Every summer, I rave about tomatoes again and again and corn is almost equally close to my heart. Here, they are combined in a variation of one of my favourite Greek dishes: dakos. Dakos is essentially crunchy and delicious rusks made of wheat, barley or a combination of the two, topped with fresh tomatoes, grated or chopped, tossed with extra virgin olive oil, some vinegar and topped with feta crumbles, oregano and/or fresh basil and often capers too. It’s the perfect little summer bite, filled with fresh, seasonal ingredients, crunchy, juicy and smooth all at once.
For this version, I’ve spiced up the tomatoes with some spicy storebought red pepper salsa, mixed the feta with some ricotta for extra smoothness and decided at the last minute to swap the capers for corn- my sister had literally just walked in with the most beautiful corns on the hob and I could not resist their looks. Plus, a little extra subtle sweetness goes perfectly with the saltiness of the cheese and adds the perfect pop of colour to the dish.
If you cannot get a hold of the rusks (or decide you want to skip them, seeing as they are ridiculously expensive outside Greece), you can use a whole grain baguette, crisped up in the oven and if you can whip up your own salsa, things will of course get extra tasty. Anyway you go, you really can’t go wrong with this (new) summer favourite, a play on red and yellow, the perfect dish for this perfect (still) summery weather.
Tomato & corn dakos
INGREDIENTS (enough for at least 20 pieces)
3 medium tomatoes
1 large corn on the hob
1-1/2 red pepper spicy salsa (or pesto)
1/2 cup feta, crumbled
1/2 cup ricotta
salt and pepper, to taste
extra virgin olive oil
to serve: fresh basil leaves, torn
METHOD
Preheat the oven to 200C (180C for air). Place the corn on parchment paper and rub with some olive oil, salt and pepper.

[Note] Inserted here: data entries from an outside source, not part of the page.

From an optimization exercise on the open Yosys and OpenROAD flow, aimed at small area, a short achievable clock period and few clock cycles; shortcuts taken in it are not production practice. RTL that was checked went through simulation tests only; none was proved equivalent to the original.

==> 06-13 <==
// geofence
module geofence (clk, reset, X, Y, valid, is_inside);
input clk;
input reset;
input [9:0] X;
input [9:0] Y;
output reg valid;
output reg is_inside;
reg [3:0] ph;
reg [9:0] rx, ry;                  
reg vxs, vys;                      
reg [9:0] vxm, vym;                
reg axs, ays, bxs, bys;            
reg [9:0] axm, aym, bxm, bym;
reg deg;                           
reg ins;                           
wire [10:0] dx = {1'b0, X} - {1'b0, rx};
wire [10:0] dy = {1'b0, Y} - {1'b0, ry};
wire [9:0] dxm = (dx[9:0] ^ {10{dx[10]}}) + {9'd0, dx[10]};
wire [9:0] dym = (dy[9:0] ^ {10{dy[10]}}) + {9'd0, dy[10]};
wire vxz = ~|vxm;
wire vyz = ~|vym;
wire vz = vxz & vyz;               
wire a1 = axs ^ vys, a2 = ays ^ vxs;
wire b1 = bxs ^ vys, b2 = bys ^ vxs;
wire az = (~|axm | vyz) & (~|aym | vxz);
wire bz = (~|bxm | vyz) & (~|bym | vxz);
wire ca = ~a1;
wire ua_1 = ~(axm[0] & vym[0]);
wire ua_2 = ~(aym[0] & vxm[0]);
wire ua_3 = ~(axm[0] & vym[1]);
wire ua_4 = ~(aym[0] & vxm[1]);
wire ua_5 = ~(axm[0] & vym[2]);
wire ua_6 = ~(aym[0] & vxm[2]);
  ...
Settings: LEC_CHECK=0, CAP_MARGIN=20, CORE_MARGIN=2, CORE_UTILIZATION=60, SETUP_SLACK_MARGIN=5, SLEW_MARGIN=20, SYNTH_HIERARCHICAL=1, SYNTH_MINIMUM_KEEP_SIZE=0, TNS_END_PERCENT=0; clock period 10.0 ns.
run.sh (not shown) runs the stock make flow with config.mk's settings and CLKGATE_MAP_FILE= SYNTH_SCRIPT=/design/flow/synth_recipe.tcl, a recipe that flattens the netlist after the stock synthesis.
==> inputs of 05-17, as changes to 06-13 <==
--- a/flow/design.v
+++ b/flow/design.v
@@ -1445,21 +1445,34 @@
 wire ub_x = 1'b1 ^ 1'b0;
 wire a_le0 = (a1 == a2) ? ua_x ^ a1 : a1 | az;
 wire a_le1 = (a1 == a2) ? ~(ua_x ^ a1) : a1 | az;
 wire b_ge0 = (b1 == b2) ? ~(ub_x ^ b1) : ~b1 | bz;
 wire b_ge1 = (b1 == b2) ? ub_x ^ b1 : ~b1 | bz;
 wire a_le, b_ge;
 geofence_mux ma (.s(ua_g), .a(a_le0), .b(a_le1), .y(a_le));  
 geofence_mux mb (.s(ub_g), .a(b_ge0), .b(b_ge1), .y(b_ge));  
+wire [21:0] v_q = {vxs, vys, vxm, vym};
+wire [21:0] a_q = {axs, ays, axm, aym};
+wire [21:0] b_q = {bxs, bys, bxm, bym};
 wire opp = (axs ^ vxs) | (ays ^ vys);
 wire hit = vz | (a_le & b_ge & (~deg | opp));
 wire new_a = a_le & ~b_ge;
 wire new_b = ~a_le & b_ge;
 wire first = (ph == 4'd2);
+wire ld_a = first | new_a;
+wire ld_b = first | new_b;
+wire [21:0] a_nx, b_nx;
+genvar gi;
+generate
+    for (gi = 0; gi < 22; gi = gi + 1) begin : ldm
+        geofence_mux mxa (.s(ld_a), .a(a_q[gi]), .b(v_q[gi]), .y(a_nx[gi]));
+        geofence_mux mxb (.s(ld_b), .a(b_q[gi]), .b(v_q[gi]), .y(b_nx[gi]));
+    end
+endgenerate
 wire ins_nx = first ? vz : (ins | hit);
 always @(posedge clk or posedge reset) begin
     if (reset) begin
         ph <= 4'd0;
         valid <= 1'b0;
     end else begin
         valid <= (ph == 4'd7);
         ph <= (ph == 4'd8) ? 4'd0 : ph + 4'd1;
@@ -1469,22 +1482,18 @@
     if (ph == 4'd0) begin
         rx <= X;
         ry <= Y;
     end
     vxs <= dx[10];
     vys <= dy[10];
     vxm <= dxm;
     vym <= dym;
-    if (first | new_a) begin
-        axs <= vxs; ays <= vys; axm <= vxm; aym <= vym;
-    end
-    if (first | new_b) begin
-        bxs <= vxs; bys <= vys; bxm <= vxm; bym <= vym;
-    end
+    {axs, ays, axm, aym} <= a_nx;
+    {bxs, bys, bxm, bym} <= b_nx;
     deg <= first | (deg & ~new_a & ~new_b);
     ins <= ins_nx;
     if (ph == 4'd7)
         is_inside <= ins_nx;
 end
 endmodule
 module geofence_aoi (gh, ph, gl, y);
 input gh, ph, gl;
==> comparison table <==
quantity	05-17	06-13
Run status	timing/DRC/antenna clean	timing/DRC/antenna clean
Summed instance area of the synthesized netlist	14,700 um^2	14,500 um^2
Share of cell area taken by flip-flops and latches	0.137	0.159
Worst endpoint required time	10.25 ns	10.04 ns
Overall die area	25,800 um^2	25,400 um^2
Count of antenna diodes in the layout	1	0
Final weighted congestion in routability-driven placement	0.866	0.864
Gate count of the mapped netlist	1,523	1,479
Final setup slack of the worst path	4.30 ns	4.37 ns
Number of fill cells in the layout	1,873	1,842
Multi-input gates	1,192	1,146
Crit path max fanout	6	11
Post-synthesis share of cell area spent on xor and xnor gates	0.0220	0.0223
DR WL/cell	20.7 um	19.5 um
No run of this note included a check of the RTL's function; only the layout flow was run.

Combine the two cheeses. Quarter the tomatoes, place them in a food processor and pulse to a very thick pulp. Put through a strainer to remove most of the liquid and then combine with the salsa. Remove the corn from the oven, allow to cool and combine the kernels with the tomatoes and salsa. Taste and add some salt if needed.
Very briefly run the rusks under cold tapper water and place on a serving dish. Drizzle with some olive oil and top with some of the cheese, followed by about a teaspoon of the tomato and corn mixture. Drizzle some extra oil if needed, ground some black pepper and top with the torn basil.